Start of MATERIAL PROVIDED

File: src/rtl/kyber_pkg.sv
// rtl/kyber_pkg.sv - shared Kyber-style parameters and loader FSM states
// Purpose: constants and types shared by the ciphertext loader and the decrypt stage.
// Ports: none (package).
package kyber_pkg;

  localparam int KYBER_Q = 17;  // coefficient modulus
  localparam int KYBER_N = 4;   // coefficients per polynomial
  localparam int KYBER_K = 2;   // module rank
  localparam int COEFF_W = 32;  // coefficient word width

  typedef enum logic [1:0] {
    ST_IDLE = 2'd0,
    ST_LOAD = 2'd1,
    ST_HOLD = 2'd2
  } ld_state_e;

endpackage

End of MATERIAL PROVIDED

After locating the line containing "localparam int KYBER_K", write out that line and all remaining lines of the records exactly, with nothing added.

  localparam int KYBER_K = 2;   // module rank
  localparam int COEFF_W = 32;  // coefficient word width

  typedef enum logic [1:0] {
    ST_IDLE = 2'd0,
    ST_LOAD = 2'd1,
    ST_HOLD = 2'd2
  } ld_state_e;

endpackage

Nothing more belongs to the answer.